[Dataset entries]
Segment Open

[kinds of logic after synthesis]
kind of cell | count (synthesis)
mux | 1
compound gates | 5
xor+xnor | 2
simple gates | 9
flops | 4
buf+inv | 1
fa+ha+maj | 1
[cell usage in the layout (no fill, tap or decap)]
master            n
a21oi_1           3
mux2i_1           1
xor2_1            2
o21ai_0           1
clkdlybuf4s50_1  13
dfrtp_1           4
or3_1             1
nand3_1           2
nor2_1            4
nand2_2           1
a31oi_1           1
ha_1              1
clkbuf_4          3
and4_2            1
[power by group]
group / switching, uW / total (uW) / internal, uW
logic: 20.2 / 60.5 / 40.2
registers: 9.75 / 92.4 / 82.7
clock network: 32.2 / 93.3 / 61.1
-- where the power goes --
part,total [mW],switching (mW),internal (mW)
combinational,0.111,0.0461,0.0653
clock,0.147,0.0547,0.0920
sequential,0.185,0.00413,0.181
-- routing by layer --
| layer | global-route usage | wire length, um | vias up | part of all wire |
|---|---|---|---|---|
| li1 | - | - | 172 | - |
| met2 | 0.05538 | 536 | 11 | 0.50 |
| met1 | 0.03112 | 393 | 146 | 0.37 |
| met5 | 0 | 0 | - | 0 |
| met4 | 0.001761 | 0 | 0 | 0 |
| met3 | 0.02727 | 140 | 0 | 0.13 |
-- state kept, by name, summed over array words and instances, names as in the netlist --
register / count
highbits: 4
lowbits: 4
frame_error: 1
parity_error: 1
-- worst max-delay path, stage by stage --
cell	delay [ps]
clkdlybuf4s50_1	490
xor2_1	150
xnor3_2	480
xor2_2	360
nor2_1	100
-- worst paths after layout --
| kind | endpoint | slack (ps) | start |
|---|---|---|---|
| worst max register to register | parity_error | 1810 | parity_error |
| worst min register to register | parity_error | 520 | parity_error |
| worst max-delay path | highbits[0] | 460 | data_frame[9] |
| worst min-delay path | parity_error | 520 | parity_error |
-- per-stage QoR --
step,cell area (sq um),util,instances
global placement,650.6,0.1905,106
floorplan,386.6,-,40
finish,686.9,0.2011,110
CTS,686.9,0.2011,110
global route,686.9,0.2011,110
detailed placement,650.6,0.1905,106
### run.sh
#!/bin/bash
# OpenROAD 26Q1-2900-gdf79404cd8, Yosys 0.63+post, stock flow scripts
make -C /OpenROAD-flow-scripts/flow DESIGN_CONFIG=/design/flow/config.mk WORK_HOME=/design/flow/orfs finish
### config.mk
export PLATFORM = sky130hd
export DESIGN_NAME = tx_shift_register
export DESIGN_NICKNAME = tx_shift_register
export VERILOG_FILES = /design/flow/design.v
export SDC_FILE = /design/flow/constraint.sdc
export NUM_CORES = 4
export LEC_CHECK = 1
export CORE_AREA = 10 10 85 85
export DIE_AREA = 0 0 95 95
### constraint.sdc
current_design tx_shift_register

set clk_period 1.2
set clk_io_pct 0.2

create_clock -name clk0 -period $clk_period [get_ports {clk}]

set non_clock_inputs [all_inputs -no_clocks]
set_input_delay [expr $clk_period * $clk_io_pct] -clock clk0 $non_clock_inputs
set_output_delay [expr $clk_period * $clk_io_pct] -clock clk0 [all_outputs]
### design.v
module tx_shift_register(
	input clk,  
	input preset,  
	input [11:0] data_frame,  
	input load,  
	input shift,  
	output tx  
);
	reg [11:0] shift_register = 12'hFFF;  
	always @(posedge clk)
		begin
			if(!preset)
				begin
					shift_register <= 12'hFFF;  
				end
			else
				begin
					if(load)
						begin
							shift_register <= data_frame;  
						end
					if(shift)
						begin
							shift_register <= {1'b1, shift_register[11:1]};  
						end
				end	
		end
	assign tx = shift_register[0];  
endmodule
==> notes.org <==
#+TITLE: Physical design notes

** STA
- Fmax :: slightly above 900 MHz
- Max-slew violation count :: 0
- After routing, the total negative slack on setup checks comes to 0 ps.
- The final timing report derives a shortest allowable period of roughly 1100 ps.
- Number of setup violations in the final report :: 0
- The final timing summary puts the cycle share of the worst path at 0.893.
- Transition time at the pin with the least slew margin :: 144 ps
- Count of endpoints failing hold in the final timing report :: 0
- Hold is met by roughly 470 ps.
- In the final run the clock tree shows a worst skew of approximately 1.5 ps.
- Setup repair after global routing left no endpoint under its margin.
- Worst slew margin relative to its limit :: 0.901

** Power
- Per the OpenROAD power report, leakage power amounts to about 0.39 nW.
- The completed layout was analyzed and its total power is about 1 mW.
- Total power normalized to cell area comes to roughly 1100 nW/µm².
- The analysis reports a worst IR drop on VDD of 0.584 mV.

** Detailed routing
- In the log, the iteration count for the first detailed-route pass is 4.
- Vias per Instance :: roughly 3
- The repair_antennas step left the layout with diodes totalling 0.
- The detail route stage leaves a number of antenna-violating nets equal to 0.
- Total number of vias :: 445
- Routed wire per std cell :: between 9 and 10 µm
- Final routed wirelength across all metal layers :: 1.42 mm
- Violation count after the first detailed-routing iteration :: 15
- DRC Markers :: 0

** Critical path
- Cell at the slowest stage of the critical path :: clkdlybuf4s50_1
- Critical path startpoint category :: primary input
- Worst flop-to-flop path endpoint :: shift_register[3]
- Data required time of the critical path :: around 1300 ps
- Data arrival time at the worst-slack endpoint :: approximately 1200 ps
- For reference, the most critical setup path is categorized as in -> reg.
- Worst-case reg-to-reg path depth :: 2
- On the worst path, the slowest cell contributes a delay of 490 ps.
- Start of the worst register-to-register path :: shift_register[4]
- R2R setup slack :: approximately 520 ps
- Worst Path Max Fanout :: 6
- Cell-by-cell trace of the critical path :: clkdlybuf4s50_1 -> buf_4 -> mux2i_1 -> a21oi_1
- Critical path capture point type :: flip-flop

** Clock network
- The tree is rooted in a clkbuf_8.
- Setup Fix Bufs, Post-CTS :: 0
- The skew report gives the latency at the later pin of the worst-skew pair as about 240 ps.
- H-tree depth reported by CTS :: 1
- Maximum buffer depth of the clock tree :: 2
- CTS added clock buffers totalling 3.
- Clock tree synthesis found a total of 12 sinks.
- TritonCTS built the clock tree.
- Clock Pin Slew Worst Setup and Hold Paths :: ~50 ps

** Synthesis
- The chip area line in the Yosys stat output reads approximately 550 µm².
- Unique masters post-synth :: 9
- Sequential share of the synthesized area :: 0.440
- Mean area per synthesized cell :: ~10 µm²
- Warnings reported by Yosys during synthesis add up to 1.
- Sorting the synthesized cells by area gives the leading types as dfxtp_1 (44%), mux2i_1 (22%), and3b_1 (18%).
- Per the synthesis report, the dominant area consumer among library cells is dfxtp_1.
- The synth_stat.txt file lists the number of cells as ~52.
- Seq cells post-synth :: 12
- Dominant cell area share :: 0.440
- Instance count of the mapped netlist :: approximately 52
- Cell area after synthesis :: between 500 and 600 µm²

** Place
- RePlAce Congestion :: about 0.75
- Buffers placed on the I/O ports in this run total 16.
- After legalization and detailed placement, the total HPWL measured approximately 1.1 mm.
- Placed Instances :: between 100 and 150

** GRT
- The initial antenna violation count came to 0.
- Final global-route overflow total :: 0
- Wire length of the first global-routing pass :: 2.28 mm
- Entering global routing, the biggest net connects 13 pins.
- For this run, the total global-route usage over all layers was measured as 0.0333.
- Via count of the first global-routing pass :: ~450

** Status
- The run finished with clean final reports.

** Floorplanning
- Core region area :: 5470 µm²
- Chip Width :: roughly 95 µm
- 17 I/O pins were placed.
- Init Core Util :: 0.0997
- After floorplanning, the core was divided into 27 placement rows.
- Area enclosed by the die boundary :: 9030 µm²
- Per the OpenROAD floorplan log, the height of the die is ~95 µm.

** Min path
- Hold analysis lists the worst path endpoint as shift_register[11].
- Startpoint of the most critical hold path :: shift_register[11]
- In the hold timing report, the worst path depth is 2.
- Hold WC Path Type :: reg -> reg

** Final layout
- The flow measured a signed area growth from synthesis to layout of 59.9%.
- Number of flip-flops in the largest register :: 12
- The layout summary lists the proportion of cells stronger than drive strength 1 as 0.149.
- By instance count after routing, the leading logic cell types are clkdlybuf4s50_1 (15), mux2i_1 (12), and3b_1 (11), a21oi_1 (11), dfxtp_1 (11).
- Among logic cells in the layout, the one with the most instances is clkdlybuf4s50_1.
- Final design utilization :: 0.159
- The registers reported with the highest flop counts are shift_register: 12 flops.
- Sequential cell area :: approximately 240 µm²
- More flip-flops sit in one register than any other, and that register is shift_register.
- Layout fillers :: between 600 and 700
- After the flow finishes, the layout carries non-filler instances totaling around 150.
- Combinational cell area excluding buffers and inverters :: ~280 µm²

** Job
- The stage logs contain a warning count of 25.
- Max Cap Violations :: 0
-- critical path: cells and delay by family --
kind | cells | cell delay (ps)
mux | 1 | 200
compound gates | 1 | 90
buf+inv | 2 | 670
-- cell usage after synthesis --
cell type and n:
dfxtp_1 12, clkbuf_1 2, mux2i_1 12, a21oi_1 11
nand2_1 1, buf_2 1, nor2b_1 1, buf_6 1
and3b_1 11
-- how the worst max path moves through the flow --
stage,startpoint,to,cells past startpoint
CTS,load,shift_register[5],4
finish,load,shift_register[3],4
global route,load,shift_register[0],4
-- metrics by stage --
step           instance area, µm²  setup slack [ps]
3_5_place_dp                  817              -109
3_3_place_gp                  817             -88.8
6_report                      872               128
5_1_grt                       872              63.6
4_1_cts                       872               129
2_1_floorplan                 546               412
-- metal layers --
layer / vias to the layer above / global-route usage / routed length (µm)
met5: - / 0 / 0
met4: 0 / 0.00249 / 11
met3: 2 / 0.0296 / 210
met2: 13 / 0.0503 / 610
met1: 197 / 0.0360 / 582
li1: 233 / - / -
-- area by class of cell --
| class | instances | share of cell area |
|---|---|---|
| clock buffer | 4 | 0.0631 |
| multi-input combinational | 36 | 0.323 |
| sequential | 12 | 0.277 |
| tap | 72 | 0.103 |
| timing repair buffer | 22 | 0.234 |
-- report_power, final --
group | leakage (nW) | switching, mW | internal [mW]
registers | 0.0982 | 0.00836 | 0.419
logic | 0.267 | 0.0477 | 0.0881
clock network | 0.0288 | 0.147 | 0.290
total | 0.394 | 0.203 | 0.797
-- what timing repair did --
| item | in CTS | in global routing |
|---|---|---|
| hold buffers | 0 | 0 |
| endpoints found under the setup margin | 1 | 0 |
| resized | 2 | 0 |
-- logic make-up (layout without fill, tap and decap cells) --
group                  Yosys count  count (layout)  share of synthesized area
AOI/OAI and AO/OA               11              11                      0.101
muxes                           12              12                      0.220
buffers and inverters            4              26                     0.0436
and+or+nand+nor                 13              13                      0.195
DFF                             12              12                      0.440
No activity file was given, so power comes from the tool's default toggle rates.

Segment Closed

= PROBLEM DETAILS =
Every line in the data that holds the string "highbits" should be returned.

= RESULT OF THIS EXERCISE =
highbits: 4
| worst max-delay path | highbits[0] | 460 | data_frame[9] |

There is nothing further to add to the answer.